## WORK TO COMPLETE
Somewhere below is a line with "export VERILOG_FILES = /design/src/rtl/rs_cdb_wakeup_pkg.sv" and, later, a line with "logic [PHYS_TAG_W-1:0] src2_tag;"; repeat those two lines and all the lines between them, exactly as they are.

[Saved entries]
=== Section Start ===
[config.mk]
export PLATFORM = sky130hd
export DESIGN_NAME = rs_cdb_wakeup_flat
export DESIGN_NICKNAME = d
export VERILOG_FILES = /design/src/rtl/rs_cdb_wakeup_pkg.sv /design/src/rtl/rs_cdb_wakeup_if.sv /design/src/rtl/psel_gen.sv /design/src/rtl/rs_cdb_wakeup.sv /design/src/flat_wrapper.sv
export SDC_FILE = /design/constraint.sdc
export NUM_CORES = 1
export LEC_CHECK = 0
export ABC_AREA = 0
export CORE_ASPECT_RATIO = 1.5
export CORE_MARGIN = 2
export CORE_UTILIZATION = 36
export CTS_CLUSTER_DIAMETER = 200
export DETAILED_ROUTE_END_ITERATION = 10
export HOLD_SLACK_MARGIN = 0.06
export MAX_ROUTING_LAYER = met4
export PLACE_DENSITY_LB_ADDON = 0.1
export SLEW_MARGIN = 10
export SYNTH_ARGS = -nofsm -noshare
export SYNTH_HDL_FRONTEND = slang
export SYNTH_HIERARCHICAL = 1
export SYNTH_SLANG_ARGS = --single-unit
[constraint.sdc]
create_clock -name clock -period 5.71 [get_ports clock]
set_input_delay 1.142 -clock clock [delete_from_list [all_inputs] [get_ports clock]]
set_output_delay 1.142 -clock clock [all_outputs]
set_load 0.05 [all_outputs]
[src/rtl/rs_cdb_wakeup_pkg.sv]
// Shared types for the CDB-snooping reservation station: entry layouts, tag width,
// dispatch/CDB lane count, and the tag-match helper used for wakeup and bypass.
package rs_cdb_wakeup_pkg;
    localparam int N          = 3;
    localparam int PHYS_TAG_W = 6;
    localparam int PAYLOAD_W  = 16;

    typedef struct packed {
        logic [PHYS_TAG_W-1:0] dest_tag;
        logic [PHYS_TAG_W-1:0] src1_tag;
        logic                  src1_ready;
        logic [PHYS_TAG_W-1:0] src2_tag;
        logic                  src2_ready;
        logic [PAYLOAD_W-1:0]  payload;
    } RS_ENTRY;

    typedef struct packed {
        logic                  valid;
        logic [PHYS_TAG_W-1:0] tags;
    } CDB_ENTRY;

    function automatic logic tag_hit(input logic [PHYS_TAG_W-1:0] tag,
                                     input CDB_ENTRY [N-1:0]      cdb);
        tag_hit = 1'b0;
        for (int l = 0; l < N; l++) begin
            if (cdb[l].valid && (cdb[l].tags == tag)) begin
                tag_hit = 1'b1;
            end
        end
    endfunction
endpackage

[src/rtl/rs_cdb_wakeup_if.sv]
// Dispatch, CDB snoop and issue handshake bundle of the reservation station;
// master is the upstream/FU side, slave is the station itself.
interface rs_cdb_wakeup_if import rs_cdb_wakeup_pkg::*; #(
    parameter int DEPTH = 8
);
    localparam int FC_W = $clog2(DEPTH + 1);

    logic     [N-1:0]    disp_valid;
    RS_ENTRY  [N-1:0]    disp_entry;
    CDB_ENTRY [N-1:0]    cdb_input;
    logic                squash;
    logic     [FC_W-1:0] free_count;
    logic                issue_valid;
    RS_ENTRY             issue_entry;
    logic                issue_ready;
    logic                overflow;

    modport master (
        output disp_valid, disp_entry, cdb_input, squash, issue_ready,
        input  free_count, issue_valid, issue_entry, overflow
    );

    modport slave (
        input  disp_valid, disp_entry, cdb_input, squash, issue_ready,
        output free_count, issue_valid, issue_entry, overflow
    );
endinterface

[src/rtl/psel_gen.sv]
// Priority selector: grant k is the k-th lowest set bit of req (zero when fewer exist).
// Purely combinational, zero latency; no flow control.
module psel_gen #(
    parameter int WIDTH = 8,
    parameter int REQS  = 1
) (
    input  logic [WIDTH-1:0]            req,
    output logic [REQS-1:0][WIDTH-1:0]  gnt_bus
);
    localparam logic [WIDTH-1:0] ONE = WIDTH'(1);

    logic [WIDTH-1:0] rem;

    always_comb begin
        rem     = req;
        gnt_bus = '0;
        for (int r = 0; r < REQS; r++) begin
            gnt_bus[r] = rem & ~(rem - ONE);
            rem        = rem & ~gnt_bus[r];
        end
    end
endmodule

[src/rtl/rs_cdb_wakeup.sv]
// Reservation station: N-wide dispatch, N-lane CDB wakeup, one valid/ready issue per cycle.
// Dispatch/wakeup take effect next cycle; presentation may move to a lower slot while issue_ready is low.
module rs_cdb_wakeup import rs_cdb_wakeup_pkg::*; #(
    parameter int DEPTH = 8
) (
    input logic            clock,
    input logic            reset,
    rs_cdb_wakeup_if.slave rs
);
    localparam int FC_W = $clog2(DEPTH + 1);

    logic    [DEPTH-1:0]        busy, busy_n;
    RS_ENTRY [DEPTH-1:0]        slot, slot_n;
    logic    [N-1:0][DEPTH-1:0] alloc_gnt;
    logic    [N-1:0][DEPTH-1:0] lane_gnt;
    logic    [0:0][DEPTH-1:0]   issue_gnt;
    logic    [DEPTH-1:0]        cand;
    logic    [FC_W-1:0]         free_cnt, n_valid;
    RS_ENTRY                    issue_sel;
    logic                       overflow_q, issue_fire;

    psel_gen #(.WIDTH(DEPTH), .REQS(N)) u_alloc_sel (.req(~busy), .gnt_bus(alloc_gnt));
    psel_gen #(.WIDTH(DEPTH), .REQS(1)) u_issue_sel (.req(cand),  .gnt_bus(issue_gnt));

    always_comb begin
        free_cnt = FC_W'(DEPTH);
        cand     = '0;
        for (int i = 0; i < DEPTH; i++) begin
            free_cnt = free_cnt - FC_W'(busy[i]);
            cand[i]  = busy[i] & slot[i].src1_ready & slot[i].src2_ready;
        end
    end

    always_comb begin
        issue_sel = '0;
        for (int i = 0; i < DEPTH; i++) begin
            if (issue_gnt[0][i]) issue_sel = slot[i];
        end
    end

    assign rs.issue_valid = (|cand) & ~rs.squash;
    assign rs.issue_entry = issue_sel;
    assign rs.free_count  = free_cnt;
    assign rs.overflow    = overflow_q;
    assign issue_fire     = rs.issue_valid & rs.issue_ready;

    // Valid lanes take grants in order; lanes ranked past the free count get an empty grant.
    always_comb begin
        int rank;
        rank     = 0;
        lane_gnt = '0;
        for (int k = 0; k < N; k++) begin
            if (rs.disp_valid[k]) begin
                lane_gnt[k] = alloc_gnt[rank];
                rank++;
            end
        end
        n_valid = FC_W'(rank);
    end

    always_comb begin
        busy_n = busy;
        slot_n = slot;
        for (int s = 0; s < DEPTH; s++) begin
            if (busy[s]) begin
                slot_n[s].src1_ready = slot[s].src1_ready | tag_hit(slot[s].src1_tag, rs.cdb_input);
                slot_n[s].src2_ready = slot[s].src2_ready | tag_hit(slot[s].src2_tag, rs.cdb_input);
            end
        end
        if (issue_fire) busy_n = busy_n & ~issue_gnt[0];
        // Allocation only ever targets slots free before this edge, so it never meets the issued slot.
        for (int k = 0; k < N; k++) begin
            for (int s = 0; s < DEPTH; s++) begin
                if (lane_gnt[k][s]) begin
                    slot_n[s]            = rs.disp_entry[k];
                    slot_n[s].src1_ready = rs.disp_entry[k].src1_ready
                                         | tag_hit(rs.disp_entry[k].src1_tag, rs.cdb_input);
                    slot_n[s].src2_ready = rs.disp_entry[k].src2_ready
                                         | tag_hit(rs.disp_entry[k].src2_tag, rs.cdb_input);
                    busy_n[s]            = 1'b1;
                end
            end
        end
        if (rs.squash) busy_n = '0;
    end

    always_ff @(posedge clock or negedge reset) begin
        if (!reset) begin
            busy       <= '0;
            slot       <= '0;
            overflow_q <= 1'b0;
        end else begin
            busy       <= busy_n;
            slot       <= slot_n;
            overflow_q <= overflow_q | (n_valid > free_cnt);
        end
    end
endmodule

[src/flat_wrapper.sv]
// flat-port wrapper written by rule: the top's interface ports become plain ports
module rs_cdb_wakeup_flat import rs_cdb_wakeup_pkg::*;
#(
    parameter int DEPTH = 8
)
  (clock, reset, rs_disp_valid, rs_disp_entry, rs_cdb_input, rs_squash, rs_issue_ready, rs_free_count, rs_issue_valid, rs_issue_entry, rs_overflow);
  rs_cdb_wakeup_if #(.DEPTH(DEPTH)) rs_i ();
  input logic clock;
  input logic reset;
  input wire logic [$bits(rs_i.disp_valid)-1:0] rs_disp_valid;
  input wire logic [$bits(rs_i.disp_entry)-1:0] rs_disp_entry;
  input wire logic [$bits(rs_i.cdb_input)-1:0] rs_cdb_input;
  input wire logic [$bits(rs_i.squash)-1:0] rs_squash;
  input wire logic [$bits(rs_i.issue_ready)-1:0] rs_issue_ready;
  output wire logic [$bits(rs_i.free_count)-1:0] rs_free_count;
  output wire logic [$bits(rs_i.issue_valid)-1:0] rs_issue_valid;
  output wire logic [$bits(rs_i.issue_entry)-1:0] rs_issue_entry;
  output wire logic [$bits(rs_i.overflow)-1:0] rs_overflow;
  assign rs_i.disp_valid = rs_disp_valid;
  assign rs_i.disp_entry = rs_disp_entry;
  assign rs_i.cdb_input = rs_cdb_input;
  assign rs_i.squash = rs_squash;
  assign rs_i.issue_ready = rs_issue_ready;
  assign rs_free_count = rs_i.free_count;
  assign rs_issue_valid = rs_i.issue_valid;
  assign rs_issue_entry = rs_i.issue_entry;
  assign rs_overflow = rs_i.overflow;
  rs_cdb_wakeup #(.DEPTH(DEPTH)) u_core (.clock(clock), .reset(reset), .rs(rs_i));
endmodule
# After elaboration in Yosys (flattened, before gate mapping)
# Index checks and enable logic that the tools add are counted.
# totals
register_bits,297
input_bits,136
output_inout_bits,42
wordCells,546
# op_classes
addsub,14
magnitude_cmp,3
eq_ne,66
mux,216
bitwise,99
reduce_logical,91
# op_table
operator,n
two-way mux 36 bit,32
equality test 6 bit,66
two-way mux 1 bit,171
two-way mux 8 bit,9
logical AND 1 bit,66
OR 1 bit,65
inverter 8 bit,8
bitwise AND 8 bit,7
nonzero test 5 bit,8
binary-select mux 8 bit (select 2 bit),2
nonzero test 4 bit,8
"subtractor 8 x 1 -> 8 bit, second input constant",4
subtractor 4 x 1 -> 4 bit,7
nonzero test 3 bit,8
bitwise AND 1 bit,18
OR reduction 8 bit,1
"adder 4 x 2 -> 4 bit, second input constant",1
greater-than comparator 4 bit,1
two-way mux 4 bit,1
"subtractor 4 x 1 -> 4 bit, first input constant",1
"less-than comparator 1 x 3 -> 1 bit, second input constant",1
"less-than comparator 2 x 3 -> 1 bit, second input constant",1
"adder 1 x 1 -> 2 bit, second input constant",1
two-way mux 2 bit,1
inverter 1 bit,1

# Depth between registers and ports, before layout
# logic_depth
ltp_word,22
mapped_depth,15
depth_no_buf,13

# Cells and area by module
# Netlist, hierarchy kept.
# by_module_without_submodules
module,n_inst,cells_per_inst,area_each_um2,seq_area_each_um2
rs_cdb_wakeup,1,2905,23958.0,7432.1
psel_gen (u_core.u_alloc_sel),1,100,653.1,0.0
psel_gen (u_core.u_issue_sel),1,11,112.6,0.0

# Least setup slack after synthesis
# No wires, ideal clock.
# synth_path
kind,register to output
startpoint,reg u_core.busy[3]
endpoint,out rs_issue_entry[10]
arrival_ps,2965
required_ps,4568
setup_slack_ps,1603
stages_incl_launch_ff,9
path_buffers,1
cell_sequence,dfrtp_1 -> and3_1 -> or4_4 -> nor3b_2 -> inv_1 -> nor2_1 -> clkbuf_1 -> a22oi_1 -> o221ai_1
# synth_lines
item,line,source
start: declaration,rs_cdb_wakeup.sv:12,"logic [DEPTH-1:0] busy, busy_n;"
start signal: assignment,rs_cdb_wakeup.sv:93,busy <= busy_n;
end: declaration,flat_wrapper.sv:17,output wire logic [$bits(rs_i.issue_entry)-1:0] rs_issue_entry;

==> key figures <==
Worst setup path
  • Endpoint class of the critical path: primary output
  • CP peak stage delay: 900 ps
  • Crit path max fanout: 14
  • Worst path required time: 4570 ps
  • Cells along the critical path: and3_1 -> or4_4 -> nor4_4 -> nor2_4 -> o221ai_1 -> o221ai_1 -> clkdlybuf4s50_1
  • Worst path depth: 7
  • Critical path class: register to primary output
  • Top delay family on crit path: simple AND/OR/NAND/NOR gates
  • Worst reg-to-reg path cell count: 9
  • CP startpoint kind: register
  • CP max stage cell: nor4_4
  • Crit path DAT: 4250 ps
  • Most used cell along the critical path: o221ai_1
  • Critical path buffer and inverter count: 1

Detailed routing
  • Routed wire length: 129,000 um
  • DR iter-0 viols: 3,614
  • Via density per instance: 6.76
  • Post-route ant nets: 0
  • DR pass1 iterations: 7
  • DRC violations left: 0
  • WL per Instance: 33.9 um
  • DR vias: 25,734

Power
  • Power density over cell area: 372 nW/um^2
  • Worst vdd ir: 0.240 mV
  • Leak Pwr: 0.0107 uW
  • Tot Pwr: 10,300 uW

Finish
  • Multi-input combinational cell area: 15,000 um^2
  • Layout Nets: 3,032
  • Fillers: 6,840
  • Layout area overhead: 12.4%
  • Register area: 7430 um^2
  • Design Area, Final: 27,800 um^2
  • Share of cells above drive strength 1: 0.102

GRT
  • Vias in the first global route: 25,206
  • First-pass GRT wire length: 184,000 um
  • GR Overflow Total: 0
  • Busiest grt layer: met2
  • GR Util met2: 0.591
  • Grt met3 use: 0.0591
  • Met1 usage: 0.418
  • Largest net degree at the start of global routing: 100
  • Initial antenna violation count: 5
  • Global Route Usage Sum: 0.364

Clock network
  • CTS tree: built
  • H-tree depth: 2
  • Deepest clock path buffer count: 3
  • Clock insertion delay at the later pin of the skew report: 580 ps
  • Hold buffer count at cts: 0
  • CTS clk-pin slew, worst paths: 60 ps
  • Clk sinks: 297
  • Post-CTS setup buffers: 0
  • Root Buffer: clkbuf_16
  • Total CTS buffers: 36
  • PostCTS Resize Cnt: 0

Floorplanning
  • Die Area: 70,800 um^2
  • Die X-Extent: 218 um
  • Die Ht: 325 um
  • Core ar.: 67,900 um^2
  • Starting Density: 0.364
  • Row cnt: 117
  • Boundary Pins: 178

Status
  • Status: finished, final reports clean

Timing
  • Final setup violation count: 0
  • Final period utilization: 0.945
  • Setup TNS: 0 ps
  • Slew HR: 0.0965
  • Slew Limit Fails: 0
  • Fin crit period: 5400 ps
  • Clock skew: 29.1 ps
  • Fmax: 185 MHz
  • RSZ-0062 raised after global routing: no
  • Final Hold Viols: 0
  • Worst-Margin Slew: 1350 ps

Min path
  • Hold Crit Class: register to register
  • Hold depth: 2

Synthesis
  • Netlist cell types: 83
  • Mapped Area: 24,700 um^2
  • Mapped Cells: 3,016
  • FFs w/ async S/R, synth: 1.00
  • Ys Warns: 6
  • #FFs+latches synth: 297
  • Ys flop type: dfrtp_1
  • Syn avg cell area: 8.20 um^2
  • Post-synth EDFFs: 0
  • Seq/Total Area, Yosys: 0.301

Place
  • Routability cong.: 0.983
  • Hpwl dp: 83,700 um
  • Post-DP Area: 26,600 um^2
  • PortBufs: 177

Run
  • Max cap viols: 0
## per-stage QoR
step / instances / worst slack (ps) / hold slack [ps] / util
finish: 3806 / 315 / 482 / 0.409
detailed placement: 3737 / 1040 / 470 / 0.391
global placement: 3736 / 1160 / 462 / 0.391
global route: 3806 / 293 / 504 / 0.409
floorplan: 3018 / 1600 / 449 / -
CTS: 3802 / 412 / 483 / 0.409
## power by group
group	total, uW	leakage, uW	switching [uW]	internal [uW]
clock	2470	0.000593	1040	1430
sequential	3590	0.00376	827	2770
combinational	4290	0.00633	2560	1720
## synthesized netlist by cell type, types with 10 or more instances
| cell | instances | area, um^2 |
|---|---|---|
| nor2_1 | 346 | 1300 |
| dfrtp_1 | 297 | 7430 |
| nand2_1 | 252 | 946 |
| clkbuf_1 | 219 | 822 |
| xor2_1 | 202 | 1770 |
| xnor2_1 | 201 | 1760 |
| a221oi_1 | 200 | 1750 |
| a21oi_1 | 159 | 796 |
| o21ai_0 | 137 | 686 |
| buf_2 | 122 | 611 |
| a222oi_1 | 73 | 731 |
| o221ai_1 | 72 | 631 |
| nand4_1 | 66 | 413 |
| o21ai_1 | 60 | 300 |
| nor4_1 | 55 | 344 |
| buf_1 | 51 | 191 |
| a22oi_1 | 48 | 360 |
| buf_6 | 48 | 541 |
| nor3_1 | 40 | 200 |
| a211oi_1 | 38 | 285 |
| and3_1 | 27 | 169 |
| inv_1 | 27 | 101 |
| a221o_1 | 22 | 220 |
| mux2i_1 | 16 | 160 |
| and2_1 | 15 | 93.8 |
| nand2b_1 | 14 | 87.6 |
| nand3b_1 | 14 | 105 |
| buf_4 | 13 | 97.6 |
| clkbuf_2 | 13 | 65.1 |
| a31oi_1 | 12 | 75.1 |
| a311o_1 | 11 | 110 |
| o21a_1 | 11 | 82.6 |
| o32ai_1 | 11 | 96.3 |
| nor4_2 | 10 | 125 |
## placed cells by master, fill, tap and decap left out, drive strengths merged, types with 13 or more instances in the layout
cell           instances
buf                  158
o21ai                198
nand3b                14
a22oi                 49
nor2                 349
a222oi                73
a221o                 22
o41ai                 13
a31oi                 13
clkdlybuf4s50        143
a221oi               200
clkbuf                51
and3                  27
nand2b                14
nand4                 66
xor2                 202
mux2i                 16
o221ai                72
inv                   31
and2                  15
nor3                  40
nand2                253
nor4                  70
xnor2                201
dfrtp                297
a21oi                160
a211oi                41
## final timing paths
kind / end / slack (ps) / from
min: u_core/slot[115]$_DFFE_PN0P_ / 480 / u_core/slot[115]$_DFFE_PN0P_
max reg2reg: u_core/slot[198]$_DFFE_PN0P_ / 1550 / u_core/busy[3]$_DFFE_PN0P_
min in group asynchronous: u_core/slot[261]$_DFFE_PN0P_ / 560 / reset
max in group asynchronous: u_core/slot[240]$_DFFE_PN0P_ / 3940 / reset
min reg2reg: u_core/slot[115]$_DFFE_PN0P_ / 480 / u_core/slot[115]$_DFFE_PN0P_
max: rs_issue_entry[22] / 310 / u_core/busy[3]$_DFFE_PN0P_
## state kept, by name (all words and copies together) (netlist names)
register,flops
u_core/slot,288
u_core/busy,8
u_core/rs.overflow,1
## layer usage
metal	routed length (um)	share of wire
met3	10900	0.085
met4	8650	0.067
met5	0	0
met2	62200	0.48
met1	47200	0.37
## logic make-up after synthesis
| logic type | share of synthesized area |
|---|---|
| AOI/OAI and AO/OA | 0.268 |
| xor gates and xnor gates | 0.143 |
| adders and majority gates | 0.00820 |
| buffers and inverters | 0.104 |
| DFF | 0.301 |
| muxes | 0.00784 |
| other | 0.000152 |
| and+or+nand+nor | 0.168 |
## worst register-to-register path: cells and delay by family (launching register included)
family | cells | cell delay [ps]
compound gates | 3 | 760
buf+inv | 2 | 840
flops | 1 | 470
mux | 1 | 140
simple gates | 3 | 1860
## final cells by class
class                   count  area share
clock buffers              51      0.0362
clock inverters            14     0.00743
multi-input cells        2218       0.540
inverters                  29     0.00392
well taps                 892      0.0402
flip-flops and latches    297       0.267
repair buffers            301       0.104
diodes                      4    0.000360
No activity file was read; power rests on OpenSTA's default activity.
=== Section End ===
## EXPECTED ANSWER
export VERILOG_FILES = /design/src/rtl/rs_cdb_wakeup_pkg.sv /design/src/rtl/rs_cdb_wakeup_if.sv /design/src/rtl/psel_gen.sv /design/src/rtl/rs_cdb_wakeup.sv /design/src/flat_wrapper.sv
export SDC_FILE = /design/constraint.sdc
export NUM_CORES = 1
export LEC_CHECK = 0
export ABC_AREA = 0
export CORE_ASPECT_RATIO = 1.5
export CORE_MARGIN = 2
export CORE_UTILIZATION = 36
export CTS_CLUSTER_DIAMETER = 200
export DETAILED_ROUTE_END_ITERATION = 10
export HOLD_SLACK_MARGIN = 0.06
export MAX_ROUTING_LAYER = met4
export PLACE_DENSITY_LB_ADDON = 0.1
export SLEW_MARGIN = 10
export SYNTH_ARGS = -nofsm -noshare
export SYNTH_HDL_FRONTEND = slang
export SYNTH_HIERARCHICAL = 1
export SYNTH_SLANG_ARGS = --single-unit
[constraint.sdc]
create_clock -name clock -period 5.71 [get_ports clock]
set_input_delay 1.142 -clock clock [delete_from_list [all_inputs] [get_ports clock]]
set_output_delay 1.142 -clock clock [all_outputs]
set_load 0.05 [all_outputs]
[src/rtl/rs_cdb_wakeup_pkg.sv]
// Shared types for the CDB-snooping reservation station: entry layouts, tag width,
// dispatch/CDB lane count, and the tag-match helper used for wakeup and bypass.
package rs_cdb_wakeup_pkg;
    localparam int N          = 3;
    localparam int PHYS_TAG_W = 6;
    localparam int PAYLOAD_W  = 16;

    typedef struct packed {
        logic [PHYS_TAG_W-1:0] dest_tag;
        logic [PHYS_TAG_W-1:0] src1_tag;
        logic                  src1_ready;
        logic [PHYS_TAG_W-1:0] src2_tag;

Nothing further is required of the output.